■ Records provided
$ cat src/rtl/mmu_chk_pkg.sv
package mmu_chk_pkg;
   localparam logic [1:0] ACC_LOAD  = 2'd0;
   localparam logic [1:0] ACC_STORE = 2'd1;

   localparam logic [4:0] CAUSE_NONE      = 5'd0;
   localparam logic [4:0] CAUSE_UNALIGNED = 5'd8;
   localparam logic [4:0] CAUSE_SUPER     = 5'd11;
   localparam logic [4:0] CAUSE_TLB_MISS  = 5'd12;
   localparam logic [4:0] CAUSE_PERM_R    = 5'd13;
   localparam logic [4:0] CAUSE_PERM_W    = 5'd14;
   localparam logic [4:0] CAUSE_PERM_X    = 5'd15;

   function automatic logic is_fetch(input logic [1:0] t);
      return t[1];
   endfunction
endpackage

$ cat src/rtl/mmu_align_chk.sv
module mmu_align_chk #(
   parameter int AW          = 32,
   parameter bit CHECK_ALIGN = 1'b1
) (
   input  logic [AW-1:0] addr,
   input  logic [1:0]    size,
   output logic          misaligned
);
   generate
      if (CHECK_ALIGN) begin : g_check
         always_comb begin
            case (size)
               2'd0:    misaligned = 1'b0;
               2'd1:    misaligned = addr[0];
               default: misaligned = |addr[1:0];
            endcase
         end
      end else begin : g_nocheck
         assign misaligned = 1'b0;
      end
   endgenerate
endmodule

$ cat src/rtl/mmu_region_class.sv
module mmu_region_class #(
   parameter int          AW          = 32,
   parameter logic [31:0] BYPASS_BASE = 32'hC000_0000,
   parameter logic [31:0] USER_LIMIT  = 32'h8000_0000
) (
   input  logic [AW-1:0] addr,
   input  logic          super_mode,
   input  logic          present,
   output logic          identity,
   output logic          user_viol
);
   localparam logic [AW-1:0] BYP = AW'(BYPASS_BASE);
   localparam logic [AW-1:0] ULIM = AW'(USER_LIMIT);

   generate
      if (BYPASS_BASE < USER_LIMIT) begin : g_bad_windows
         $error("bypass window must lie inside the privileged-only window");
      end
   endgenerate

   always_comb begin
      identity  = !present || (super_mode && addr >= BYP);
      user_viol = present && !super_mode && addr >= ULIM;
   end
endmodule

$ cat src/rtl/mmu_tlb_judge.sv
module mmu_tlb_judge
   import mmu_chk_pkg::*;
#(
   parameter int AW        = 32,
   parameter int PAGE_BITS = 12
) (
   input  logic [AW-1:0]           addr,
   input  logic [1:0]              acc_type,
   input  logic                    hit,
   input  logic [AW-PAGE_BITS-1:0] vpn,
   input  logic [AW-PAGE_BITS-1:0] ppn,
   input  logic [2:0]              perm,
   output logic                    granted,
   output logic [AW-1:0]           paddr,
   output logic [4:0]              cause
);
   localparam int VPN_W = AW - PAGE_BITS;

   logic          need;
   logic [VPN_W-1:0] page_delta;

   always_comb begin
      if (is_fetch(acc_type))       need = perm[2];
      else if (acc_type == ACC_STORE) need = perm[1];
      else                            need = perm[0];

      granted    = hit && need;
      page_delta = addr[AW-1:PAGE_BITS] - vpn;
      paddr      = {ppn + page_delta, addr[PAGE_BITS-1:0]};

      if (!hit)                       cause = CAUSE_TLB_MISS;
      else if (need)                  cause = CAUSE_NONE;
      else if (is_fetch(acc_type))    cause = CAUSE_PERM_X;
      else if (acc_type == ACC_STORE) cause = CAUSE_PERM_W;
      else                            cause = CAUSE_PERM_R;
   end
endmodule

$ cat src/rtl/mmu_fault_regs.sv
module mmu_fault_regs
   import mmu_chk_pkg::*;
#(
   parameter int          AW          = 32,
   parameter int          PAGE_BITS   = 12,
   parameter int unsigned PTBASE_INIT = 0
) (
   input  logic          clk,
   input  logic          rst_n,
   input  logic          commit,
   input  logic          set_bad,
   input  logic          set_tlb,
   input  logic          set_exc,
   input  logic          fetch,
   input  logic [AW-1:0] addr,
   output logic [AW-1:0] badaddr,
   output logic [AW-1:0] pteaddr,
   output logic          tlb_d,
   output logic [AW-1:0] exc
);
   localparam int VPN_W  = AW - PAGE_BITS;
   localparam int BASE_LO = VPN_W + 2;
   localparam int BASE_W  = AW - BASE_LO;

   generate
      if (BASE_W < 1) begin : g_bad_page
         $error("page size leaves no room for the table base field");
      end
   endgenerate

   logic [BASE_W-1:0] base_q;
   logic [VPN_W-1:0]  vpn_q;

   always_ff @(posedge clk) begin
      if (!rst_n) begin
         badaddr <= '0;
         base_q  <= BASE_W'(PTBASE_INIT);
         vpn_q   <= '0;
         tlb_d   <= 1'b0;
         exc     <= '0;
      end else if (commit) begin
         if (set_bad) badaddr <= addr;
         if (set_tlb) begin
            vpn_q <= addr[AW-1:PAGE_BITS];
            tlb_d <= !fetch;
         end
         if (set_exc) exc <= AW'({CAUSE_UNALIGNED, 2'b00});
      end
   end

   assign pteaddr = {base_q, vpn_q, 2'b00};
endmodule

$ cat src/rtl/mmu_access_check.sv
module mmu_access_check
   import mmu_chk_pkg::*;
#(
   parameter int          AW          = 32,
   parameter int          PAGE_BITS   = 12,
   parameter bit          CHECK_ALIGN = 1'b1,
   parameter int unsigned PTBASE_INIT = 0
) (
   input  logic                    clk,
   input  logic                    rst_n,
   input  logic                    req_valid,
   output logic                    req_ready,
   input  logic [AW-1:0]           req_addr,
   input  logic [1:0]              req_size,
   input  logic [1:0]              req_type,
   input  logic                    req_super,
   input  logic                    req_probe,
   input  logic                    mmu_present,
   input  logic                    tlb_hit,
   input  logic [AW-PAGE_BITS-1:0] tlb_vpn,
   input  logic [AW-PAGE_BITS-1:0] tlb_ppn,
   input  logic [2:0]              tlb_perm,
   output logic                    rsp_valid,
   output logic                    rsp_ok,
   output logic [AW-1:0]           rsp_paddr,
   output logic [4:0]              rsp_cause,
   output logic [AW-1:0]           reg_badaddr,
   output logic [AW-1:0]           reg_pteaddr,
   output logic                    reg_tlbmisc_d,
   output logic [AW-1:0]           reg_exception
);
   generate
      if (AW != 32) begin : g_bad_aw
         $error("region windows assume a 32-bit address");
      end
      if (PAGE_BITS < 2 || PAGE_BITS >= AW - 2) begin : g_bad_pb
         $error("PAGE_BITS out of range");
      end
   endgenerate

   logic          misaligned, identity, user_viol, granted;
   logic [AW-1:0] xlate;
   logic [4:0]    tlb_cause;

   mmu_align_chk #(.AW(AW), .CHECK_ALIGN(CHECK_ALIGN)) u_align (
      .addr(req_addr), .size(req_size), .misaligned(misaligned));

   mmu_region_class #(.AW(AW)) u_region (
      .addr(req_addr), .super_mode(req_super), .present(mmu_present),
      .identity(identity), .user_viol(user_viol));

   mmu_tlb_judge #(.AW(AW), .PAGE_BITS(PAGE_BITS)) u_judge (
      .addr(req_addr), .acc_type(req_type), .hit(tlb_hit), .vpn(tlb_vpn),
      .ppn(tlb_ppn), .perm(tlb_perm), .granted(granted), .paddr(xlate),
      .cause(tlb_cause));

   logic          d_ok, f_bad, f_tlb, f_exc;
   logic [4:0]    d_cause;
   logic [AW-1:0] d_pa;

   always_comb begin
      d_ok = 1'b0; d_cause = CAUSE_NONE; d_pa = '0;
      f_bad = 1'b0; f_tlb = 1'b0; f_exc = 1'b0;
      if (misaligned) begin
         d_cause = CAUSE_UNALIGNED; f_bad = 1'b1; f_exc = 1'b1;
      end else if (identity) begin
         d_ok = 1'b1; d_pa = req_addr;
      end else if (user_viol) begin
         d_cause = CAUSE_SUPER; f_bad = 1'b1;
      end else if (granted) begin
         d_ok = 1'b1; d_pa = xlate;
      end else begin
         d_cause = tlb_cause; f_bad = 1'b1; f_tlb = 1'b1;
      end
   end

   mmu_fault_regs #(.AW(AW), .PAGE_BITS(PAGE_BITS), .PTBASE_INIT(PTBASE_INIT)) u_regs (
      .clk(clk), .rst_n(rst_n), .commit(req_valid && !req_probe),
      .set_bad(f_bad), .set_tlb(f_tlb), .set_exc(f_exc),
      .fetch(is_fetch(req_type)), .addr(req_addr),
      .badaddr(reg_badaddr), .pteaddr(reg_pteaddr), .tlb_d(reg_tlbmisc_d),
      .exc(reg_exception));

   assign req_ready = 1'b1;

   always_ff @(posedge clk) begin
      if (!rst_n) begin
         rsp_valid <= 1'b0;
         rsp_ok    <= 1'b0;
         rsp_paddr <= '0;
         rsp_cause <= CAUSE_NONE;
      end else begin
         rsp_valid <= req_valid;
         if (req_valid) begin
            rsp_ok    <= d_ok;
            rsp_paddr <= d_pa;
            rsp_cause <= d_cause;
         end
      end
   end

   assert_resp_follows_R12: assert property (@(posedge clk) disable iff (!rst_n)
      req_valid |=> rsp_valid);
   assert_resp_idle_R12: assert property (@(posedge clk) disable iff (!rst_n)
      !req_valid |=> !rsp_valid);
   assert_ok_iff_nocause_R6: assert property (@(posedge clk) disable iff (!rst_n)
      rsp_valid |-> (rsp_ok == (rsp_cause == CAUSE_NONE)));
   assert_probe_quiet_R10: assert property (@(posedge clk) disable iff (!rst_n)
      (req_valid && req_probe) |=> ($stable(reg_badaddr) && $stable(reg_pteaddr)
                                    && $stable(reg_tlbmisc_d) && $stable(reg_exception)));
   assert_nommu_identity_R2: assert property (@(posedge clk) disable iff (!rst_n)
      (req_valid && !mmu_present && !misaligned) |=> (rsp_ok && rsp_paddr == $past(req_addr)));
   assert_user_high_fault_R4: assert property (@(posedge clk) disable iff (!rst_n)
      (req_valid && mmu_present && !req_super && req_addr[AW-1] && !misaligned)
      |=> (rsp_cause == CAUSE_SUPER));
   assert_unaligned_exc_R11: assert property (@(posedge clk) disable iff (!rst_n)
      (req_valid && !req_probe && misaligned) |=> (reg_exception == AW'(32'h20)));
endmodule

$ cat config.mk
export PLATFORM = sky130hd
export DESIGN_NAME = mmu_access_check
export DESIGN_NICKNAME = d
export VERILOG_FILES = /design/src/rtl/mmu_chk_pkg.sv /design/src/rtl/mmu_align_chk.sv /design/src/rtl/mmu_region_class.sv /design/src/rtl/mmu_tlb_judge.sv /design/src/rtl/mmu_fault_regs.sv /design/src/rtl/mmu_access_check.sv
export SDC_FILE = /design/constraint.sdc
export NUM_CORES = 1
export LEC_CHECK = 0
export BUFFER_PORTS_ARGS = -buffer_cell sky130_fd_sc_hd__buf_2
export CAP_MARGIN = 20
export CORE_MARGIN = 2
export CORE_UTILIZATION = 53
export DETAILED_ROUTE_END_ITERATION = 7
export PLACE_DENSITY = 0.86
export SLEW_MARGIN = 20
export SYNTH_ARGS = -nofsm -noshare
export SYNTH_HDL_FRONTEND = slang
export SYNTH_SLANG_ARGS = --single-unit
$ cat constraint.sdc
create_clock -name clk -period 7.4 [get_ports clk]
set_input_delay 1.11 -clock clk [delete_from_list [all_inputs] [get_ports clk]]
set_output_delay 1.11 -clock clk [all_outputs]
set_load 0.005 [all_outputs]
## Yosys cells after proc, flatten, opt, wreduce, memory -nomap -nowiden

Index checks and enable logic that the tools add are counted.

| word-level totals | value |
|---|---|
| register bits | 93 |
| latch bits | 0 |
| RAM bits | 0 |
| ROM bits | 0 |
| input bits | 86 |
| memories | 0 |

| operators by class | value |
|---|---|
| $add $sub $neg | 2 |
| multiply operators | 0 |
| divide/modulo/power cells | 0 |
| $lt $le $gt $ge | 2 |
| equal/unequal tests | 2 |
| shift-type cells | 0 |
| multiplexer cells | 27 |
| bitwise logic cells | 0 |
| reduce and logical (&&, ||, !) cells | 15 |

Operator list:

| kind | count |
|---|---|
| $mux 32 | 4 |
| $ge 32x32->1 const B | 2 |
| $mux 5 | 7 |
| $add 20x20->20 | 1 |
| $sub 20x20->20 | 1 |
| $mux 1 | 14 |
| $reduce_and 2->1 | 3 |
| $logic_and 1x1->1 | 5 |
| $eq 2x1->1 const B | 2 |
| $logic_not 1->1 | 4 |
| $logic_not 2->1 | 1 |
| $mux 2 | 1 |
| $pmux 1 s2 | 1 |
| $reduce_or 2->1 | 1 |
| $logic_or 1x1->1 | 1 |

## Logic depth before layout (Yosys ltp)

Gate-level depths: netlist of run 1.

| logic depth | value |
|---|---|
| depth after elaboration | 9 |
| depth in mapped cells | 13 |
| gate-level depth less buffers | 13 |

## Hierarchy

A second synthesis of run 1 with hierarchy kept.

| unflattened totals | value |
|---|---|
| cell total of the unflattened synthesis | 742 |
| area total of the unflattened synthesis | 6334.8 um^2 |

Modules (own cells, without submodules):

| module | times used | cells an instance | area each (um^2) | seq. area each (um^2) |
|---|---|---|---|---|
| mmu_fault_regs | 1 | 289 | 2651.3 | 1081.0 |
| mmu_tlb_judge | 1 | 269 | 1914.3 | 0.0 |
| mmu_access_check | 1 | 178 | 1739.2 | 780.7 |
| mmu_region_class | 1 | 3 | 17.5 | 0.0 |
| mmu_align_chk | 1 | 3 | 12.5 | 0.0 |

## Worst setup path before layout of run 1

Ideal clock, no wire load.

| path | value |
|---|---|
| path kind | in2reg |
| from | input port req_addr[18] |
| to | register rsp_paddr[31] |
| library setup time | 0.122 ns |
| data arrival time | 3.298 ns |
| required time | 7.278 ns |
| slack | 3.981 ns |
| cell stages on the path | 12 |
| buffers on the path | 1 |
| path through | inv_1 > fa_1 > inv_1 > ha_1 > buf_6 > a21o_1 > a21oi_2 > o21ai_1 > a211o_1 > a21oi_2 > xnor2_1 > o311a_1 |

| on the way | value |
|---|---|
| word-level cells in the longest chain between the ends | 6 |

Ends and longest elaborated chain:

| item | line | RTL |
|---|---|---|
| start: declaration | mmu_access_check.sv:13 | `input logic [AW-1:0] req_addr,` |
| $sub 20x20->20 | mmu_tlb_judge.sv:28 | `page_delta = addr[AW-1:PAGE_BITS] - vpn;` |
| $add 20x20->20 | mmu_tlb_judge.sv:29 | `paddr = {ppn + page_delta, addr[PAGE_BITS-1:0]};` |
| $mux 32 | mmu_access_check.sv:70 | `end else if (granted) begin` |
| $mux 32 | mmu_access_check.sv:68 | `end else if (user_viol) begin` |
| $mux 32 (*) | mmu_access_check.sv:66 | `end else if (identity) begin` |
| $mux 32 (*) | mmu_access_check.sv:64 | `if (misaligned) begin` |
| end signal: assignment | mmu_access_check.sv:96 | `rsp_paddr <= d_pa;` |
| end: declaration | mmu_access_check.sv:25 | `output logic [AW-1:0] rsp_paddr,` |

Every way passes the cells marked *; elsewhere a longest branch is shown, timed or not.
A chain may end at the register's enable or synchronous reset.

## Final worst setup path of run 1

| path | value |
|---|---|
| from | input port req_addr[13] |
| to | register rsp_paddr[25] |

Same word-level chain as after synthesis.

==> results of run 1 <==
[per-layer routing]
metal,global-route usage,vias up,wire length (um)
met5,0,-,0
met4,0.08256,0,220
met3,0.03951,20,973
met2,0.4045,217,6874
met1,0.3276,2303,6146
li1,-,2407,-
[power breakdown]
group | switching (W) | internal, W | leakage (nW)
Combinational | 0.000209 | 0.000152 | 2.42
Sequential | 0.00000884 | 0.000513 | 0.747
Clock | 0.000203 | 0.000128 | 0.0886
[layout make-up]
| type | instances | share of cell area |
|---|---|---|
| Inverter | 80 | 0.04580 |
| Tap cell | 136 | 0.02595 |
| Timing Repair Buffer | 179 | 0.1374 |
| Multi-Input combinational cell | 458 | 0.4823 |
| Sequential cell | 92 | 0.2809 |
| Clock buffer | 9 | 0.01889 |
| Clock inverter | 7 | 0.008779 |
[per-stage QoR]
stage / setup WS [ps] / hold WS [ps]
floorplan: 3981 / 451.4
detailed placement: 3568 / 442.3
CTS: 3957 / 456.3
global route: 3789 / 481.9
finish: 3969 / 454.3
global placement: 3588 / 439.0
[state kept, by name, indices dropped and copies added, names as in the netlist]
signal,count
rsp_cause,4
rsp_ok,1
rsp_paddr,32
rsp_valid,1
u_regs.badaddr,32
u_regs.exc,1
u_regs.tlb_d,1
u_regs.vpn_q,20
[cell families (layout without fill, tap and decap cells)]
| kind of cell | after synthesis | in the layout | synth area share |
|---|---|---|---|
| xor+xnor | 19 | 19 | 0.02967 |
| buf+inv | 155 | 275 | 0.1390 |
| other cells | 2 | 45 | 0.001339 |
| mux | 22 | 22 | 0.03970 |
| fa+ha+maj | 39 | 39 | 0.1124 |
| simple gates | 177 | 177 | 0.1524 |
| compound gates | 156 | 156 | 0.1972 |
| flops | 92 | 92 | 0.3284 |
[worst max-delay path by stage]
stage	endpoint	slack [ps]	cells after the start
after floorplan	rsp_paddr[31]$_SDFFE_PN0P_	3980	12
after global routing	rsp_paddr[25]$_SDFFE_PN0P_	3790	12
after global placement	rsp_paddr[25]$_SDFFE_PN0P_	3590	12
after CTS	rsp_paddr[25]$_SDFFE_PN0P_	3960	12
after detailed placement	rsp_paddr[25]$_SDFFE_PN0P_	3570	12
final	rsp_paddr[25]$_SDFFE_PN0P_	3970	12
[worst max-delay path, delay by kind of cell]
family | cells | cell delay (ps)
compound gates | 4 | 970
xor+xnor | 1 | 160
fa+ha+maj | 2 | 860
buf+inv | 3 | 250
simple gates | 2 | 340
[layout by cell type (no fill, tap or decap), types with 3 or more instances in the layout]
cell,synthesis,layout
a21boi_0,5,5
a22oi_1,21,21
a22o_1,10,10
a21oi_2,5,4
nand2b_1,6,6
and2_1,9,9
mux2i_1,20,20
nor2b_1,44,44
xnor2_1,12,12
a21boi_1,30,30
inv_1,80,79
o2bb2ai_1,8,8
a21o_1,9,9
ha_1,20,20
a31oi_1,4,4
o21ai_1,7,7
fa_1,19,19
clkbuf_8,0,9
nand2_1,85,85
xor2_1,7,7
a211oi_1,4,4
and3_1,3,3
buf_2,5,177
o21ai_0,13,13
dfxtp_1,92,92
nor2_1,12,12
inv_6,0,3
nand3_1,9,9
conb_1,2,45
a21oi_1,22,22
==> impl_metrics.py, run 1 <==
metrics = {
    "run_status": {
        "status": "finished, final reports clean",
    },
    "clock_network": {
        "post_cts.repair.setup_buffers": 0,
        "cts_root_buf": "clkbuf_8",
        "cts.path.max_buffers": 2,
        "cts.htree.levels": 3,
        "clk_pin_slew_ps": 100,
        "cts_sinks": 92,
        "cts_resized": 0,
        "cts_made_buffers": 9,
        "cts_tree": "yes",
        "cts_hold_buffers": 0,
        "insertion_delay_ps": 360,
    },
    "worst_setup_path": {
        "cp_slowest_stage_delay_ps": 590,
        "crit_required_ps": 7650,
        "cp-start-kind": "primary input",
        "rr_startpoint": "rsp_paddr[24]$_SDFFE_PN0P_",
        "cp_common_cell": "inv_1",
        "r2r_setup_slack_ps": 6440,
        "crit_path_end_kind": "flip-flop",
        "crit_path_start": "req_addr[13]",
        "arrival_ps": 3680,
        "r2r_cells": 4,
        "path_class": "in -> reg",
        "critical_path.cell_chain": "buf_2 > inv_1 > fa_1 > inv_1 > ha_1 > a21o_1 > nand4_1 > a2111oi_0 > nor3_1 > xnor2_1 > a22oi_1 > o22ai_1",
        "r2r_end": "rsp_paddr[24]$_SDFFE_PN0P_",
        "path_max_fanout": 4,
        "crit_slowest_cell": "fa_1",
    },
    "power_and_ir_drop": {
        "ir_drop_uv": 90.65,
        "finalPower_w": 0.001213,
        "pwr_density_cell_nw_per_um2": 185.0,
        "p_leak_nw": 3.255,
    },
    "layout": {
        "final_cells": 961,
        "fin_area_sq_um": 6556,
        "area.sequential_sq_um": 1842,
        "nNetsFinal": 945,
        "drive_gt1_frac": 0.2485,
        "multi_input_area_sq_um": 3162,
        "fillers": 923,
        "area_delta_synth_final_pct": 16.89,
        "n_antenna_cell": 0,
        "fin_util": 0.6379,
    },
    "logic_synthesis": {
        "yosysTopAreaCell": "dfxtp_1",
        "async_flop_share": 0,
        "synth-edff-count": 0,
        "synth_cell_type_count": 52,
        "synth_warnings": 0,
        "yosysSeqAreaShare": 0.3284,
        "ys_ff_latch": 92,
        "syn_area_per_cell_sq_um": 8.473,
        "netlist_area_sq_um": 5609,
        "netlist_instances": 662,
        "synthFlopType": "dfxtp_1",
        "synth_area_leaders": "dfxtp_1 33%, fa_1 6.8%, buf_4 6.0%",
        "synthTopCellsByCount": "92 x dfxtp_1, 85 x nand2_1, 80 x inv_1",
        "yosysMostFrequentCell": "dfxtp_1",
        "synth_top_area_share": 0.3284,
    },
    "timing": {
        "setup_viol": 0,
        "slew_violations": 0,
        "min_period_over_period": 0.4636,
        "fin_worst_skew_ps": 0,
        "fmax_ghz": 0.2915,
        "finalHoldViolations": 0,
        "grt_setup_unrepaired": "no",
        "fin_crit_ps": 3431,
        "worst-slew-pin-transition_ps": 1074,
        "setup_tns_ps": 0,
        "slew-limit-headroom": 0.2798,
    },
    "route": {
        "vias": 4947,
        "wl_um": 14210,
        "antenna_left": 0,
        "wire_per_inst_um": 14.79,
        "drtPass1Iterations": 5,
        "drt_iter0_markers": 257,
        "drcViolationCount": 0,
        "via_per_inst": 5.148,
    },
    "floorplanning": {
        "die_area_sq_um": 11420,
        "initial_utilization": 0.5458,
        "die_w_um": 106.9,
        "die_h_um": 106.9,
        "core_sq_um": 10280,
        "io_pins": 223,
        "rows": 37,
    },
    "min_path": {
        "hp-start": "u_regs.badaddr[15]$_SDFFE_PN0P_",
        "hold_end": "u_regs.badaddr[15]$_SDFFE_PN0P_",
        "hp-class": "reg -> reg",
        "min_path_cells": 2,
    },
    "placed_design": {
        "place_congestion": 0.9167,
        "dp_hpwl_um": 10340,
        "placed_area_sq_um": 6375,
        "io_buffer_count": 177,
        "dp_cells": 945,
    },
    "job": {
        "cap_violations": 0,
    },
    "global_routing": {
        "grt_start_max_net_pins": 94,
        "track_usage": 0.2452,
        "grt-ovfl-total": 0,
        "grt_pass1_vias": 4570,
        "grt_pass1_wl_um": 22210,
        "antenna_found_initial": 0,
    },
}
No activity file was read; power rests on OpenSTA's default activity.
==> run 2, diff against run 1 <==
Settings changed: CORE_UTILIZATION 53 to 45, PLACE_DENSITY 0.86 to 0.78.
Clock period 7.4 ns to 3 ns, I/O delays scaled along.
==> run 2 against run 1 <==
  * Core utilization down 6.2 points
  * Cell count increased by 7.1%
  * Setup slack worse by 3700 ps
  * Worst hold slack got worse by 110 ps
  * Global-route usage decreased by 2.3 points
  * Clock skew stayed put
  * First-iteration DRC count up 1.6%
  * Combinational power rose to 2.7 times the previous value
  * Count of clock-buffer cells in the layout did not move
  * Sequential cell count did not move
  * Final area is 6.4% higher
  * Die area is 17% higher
==
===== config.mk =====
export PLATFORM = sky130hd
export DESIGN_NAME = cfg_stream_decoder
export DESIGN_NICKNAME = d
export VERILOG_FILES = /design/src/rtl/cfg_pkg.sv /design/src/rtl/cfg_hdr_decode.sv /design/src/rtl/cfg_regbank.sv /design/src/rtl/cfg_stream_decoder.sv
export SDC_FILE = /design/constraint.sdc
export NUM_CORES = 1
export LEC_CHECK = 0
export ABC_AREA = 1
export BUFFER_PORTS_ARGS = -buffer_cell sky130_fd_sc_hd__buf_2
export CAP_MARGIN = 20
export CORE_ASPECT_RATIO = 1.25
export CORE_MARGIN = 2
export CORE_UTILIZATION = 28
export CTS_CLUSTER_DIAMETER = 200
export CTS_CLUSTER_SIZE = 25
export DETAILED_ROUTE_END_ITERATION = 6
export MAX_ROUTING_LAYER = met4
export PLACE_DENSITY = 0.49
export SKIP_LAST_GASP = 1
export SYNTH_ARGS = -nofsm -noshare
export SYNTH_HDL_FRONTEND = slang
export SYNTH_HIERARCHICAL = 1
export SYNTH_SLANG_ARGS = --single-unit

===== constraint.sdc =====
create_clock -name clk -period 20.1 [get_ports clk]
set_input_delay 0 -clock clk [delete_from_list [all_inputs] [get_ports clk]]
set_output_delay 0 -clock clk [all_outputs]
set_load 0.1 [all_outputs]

■ Exercise details
Print exactly the lines of the listing above starting at the line containing "CTS: 3957 / 456.3" and ending at the line containing "22 | 0.03970 |", both included.

■ Task output
CTS: 3957 / 456.3
global route: 3789 / 481.9
finish: 3969 / 454.3
global placement: 3588 / 439.0
[state kept, by name, indices dropped and copies added, names as in the netlist]
signal,count
rsp_cause,4
rsp_ok,1
rsp_paddr,32
rsp_valid,1
u_regs.badaddr,32
u_regs.exc,1
u_regs.tlb_d,1
u_regs.vpn_q,20
[cell families (layout without fill, tap and decap cells)]
| kind of cell | after synthesis | in the layout | synth area share |
|---|---|---|---|
| xor+xnor | 19 | 19 | 0.02967 |
| buf+inv | 155 | 275 | 0.1390 |
| other cells | 2 | 45 | 0.001339 |
| mux | 22 | 22 | 0.03970 |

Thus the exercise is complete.